Tuesday, December 14, 2021

 

Azure Maps:

This is a continuation of a series of articles on operational engineering aspects of Azure public cloud computing. In this article, we take a break to discuss a location service named Azure Maps. This is a full-fledged general availability service that provides similar Service Level Agreements as expected from others in the category.

Azure Maps is a collection of geospatial services and SDKs that fetches the latest geographic data and provides it as a context to web and mobile applications.  Specifically, it provides REST APIs to render vector and raster maps as overlays including satellite imagery, provides creator services to enable indoor map data publication, provides search services to locate addresses, places, and points of interest given indoor and outdoor data, provides various routing options such as point-to-point, multipoint, multipoint optimization, isochrone, electric vehicle, commercial vehicle, traffic influenced, and matrix routing, provides traffic flow view and incidents view, for applications that require real-time traffic information, provides Time zone and Geolocation services, provides elevation services with Digital Elevation Model, provides Geofencing service and mapping data storage, with location information hosted in Azure and provides Location intelligence through geospatial analytics.
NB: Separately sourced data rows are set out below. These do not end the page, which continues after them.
**src/rtl/axis_trace_packet_serializer.sv**
```systemverilog
// Wide-to-narrow AXI-Stream serializer for trace packets: one IN_WIDTH packet
// in, RATIO OUT_WIDTH beats out (LS slice first), tlast on the final beat only.
module axis_trace_packet_serializer #(
  parameter int IN_WIDTH  = 1024,
  parameter int OUT_WIDTH = 64,
  parameter int CNT_WIDTH = 32
) (
  input  logic                 clk,
  input  logic                 rst_n,
  input  logic                 s_axis_tvalid,
  output logic                 s_axis_tready,
  input  logic [IN_WIDTH-1:0]  s_axis_tdata,
  input  logic                 s_axis_tlast,
  output logic                 m_axis_tvalid,
  input  logic                 m_axis_tready,
  output logic [OUT_WIDTH-1:0] m_axis_tdata,
  output logic                 m_axis_tlast,
  input  logic                 stats_clear,
  output logic [CNT_WIDTH-1:0] beat_count,
  output logic [CNT_WIDTH-1:0] stall_count
);

  localparam int RATIO = IN_WIDTH / OUT_WIDTH;
  localparam int IDX_W = (RATIO > 1) ? $clog2(RATIO) : 1;
  localparam logic [IDX_W-1:0] LAST_IDX = IDX_W'(RATIO - 1);

  if ((IN_WIDTH % OUT_WIDTH) != 0) begin : g_bad_ratio
    $error("IN_WIDTH must be an integer multiple of OUT_WIDTH");
  end

  typedef enum logic {IDLE, SEND} state_e;

  state_e               state_q, state_d;
  logic [IN_WIDTH-1:0]  hold_q, hold_d;
  logic                 last_q, last_d;
  logic [IDX_W-1:0]     idx_q, idx_d;
  logic [CNT_WIDTH-1:0] beat_count_q, beat_count_d;
  logic [CNT_WIDTH-1:0] stall_count_q, stall_count_d;
  logic                 final_beat, m_hs, s_hs;

  always_comb begin
    state_d       = state_q;
    hold_d        = hold_q;
    last_d        = last_q;
    idx_d         = idx_q;
    final_beat    = (state_q == SEND) && (idx_q == LAST_IDX);
    m_axis_tvalid = (state_q == SEND);
    // Ready re-opens during the final-beat handshake so the next packet lands with no bubble.
    s_axis_tready = (state_q == IDLE) || (final_beat && m_axis_tready);
    m_axis_tlast  = final_beat && last_q;
    m_hs          = m_axis_tvalid && m_axis_tready;
    s_hs          = s_axis_tvalid && s_axis_tready;

    if (m_hs && !final_beat) idx_d = idx_q + 1'b1;

    if (s_hs) begin
      hold_d  = s_axis_tdata;
      last_d  = s_axis_tlast;
      idx_d   = '0;
      state_d = SEND;
    end else if (m_hs && final_beat) begin
      state_d = IDLE;
    end

    beat_count_d  = stats_clear ? '0 : beat_count_q + CNT_WIDTH'(m_hs);
    stall_count_d = stats_clear ? '0 :
                    stall_count_q + CNT_WIDTH'(m_axis_tvalid && !m_axis_tready);
  end

  always_comb begin
    m_axis_tdata = '0;
    for (int unsigned i = 0; i < RATIO; i++) begin
      if (idx_q == IDX_W'(i)) m_axis_tdata = hold_q[i*OUT_WIDTH +: OUT_WIDTH];
    end
  end

  always_ff @(posedge clk or negedge rst_n) begin
    if (!rst_n) begin
      state_q       <= IDLE;
      hold_q        <= '0;
      last_q        <= 1'b0;
      idx_q         <= '0;
      beat_count_q  <= '0;
      stall_count_q <= '0;
    end else begin
      state_q       <= state_d;
      hold_q        <= hold_d;
      last_q        <= last_d;
      idx_q         <= idx_d;
      beat_count_q  <= beat_count_d;
      stall_count_q <= stall_count_d;
    end
  end

  assign beat_count  = beat_count_q;
  assign stall_count = stall_count_q;

endmodule

```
SDKs are also available with flavors suited for desktop and mobile applications. Both the SDKs are quite powerful and enhance programmability. They allow customization of interactive maps that can render content and imagery specific to the publisher. The interactive map uses WebGL map control that is known for rendering large datasets with high performance. The SDKs can be used with JavaScript and TypeScript.

Location is a datatype. It can be represented either as a point or a polygon and each helps with answering questions such as getting top 3 stores near to a geographic point or stores within a region. Since it is a data type, there is some standardization available. SQL Server defines not one but two data types for the purpose of specifying location: the Geography data type and the Geometry data type.  The Geography data type stores ellipsoidal data such as GPS Latitude and Longitude and the geometry data type stores Euclidean (flat) coordinate system. The point and the polygon are examples of the Geography data type. Both the geography and the geometry data type must have reference to a spatial system and since there are many of them, it must be used specifically in association with one. This is done with the help of a parameter called the Spatial Reference Identifier or SRID for short. The SRID 4326 is the well-known GPS coordinates that give information in the form of latitude/Longitude. Translation of an address to a Latitude/Longitude/SRID tuple is supported with the help of built-in functions that simply drill down progressively from the overall coordinate span.  A table such as ZipCode could have an identifier, code, state, boundary, and center point with the help of these two data types. The boundary could be considered the polygon formed by the zip and the Center point as the central location in this zip. Distances between stores and their membership to zip can be calculated based on this center point. Geography data type also lets us perform clustering analytics which answers questions such as the number of stores or restaurants satisfying a certain spatial condition and/or matching certain attributes. These are implemented using R-Tree data structures that support such clustering techniques. The geometry data type supports operations such as area and distance because it translates to coordinates.   It has its own rectangular coordinate system that we can use to specify the boundaries or the ‘bounding box’ that the spatial index covers.

Mapping the spatial data involves rendering the data as a layer on top of images. These overlays enhance the display and provide visual aid to the end-users with geographical context. The Azure Maps Power BI provides this functionality to visualize spatial data on top of a map. An Azure Maps account is required to create this resource via the Azure Portal.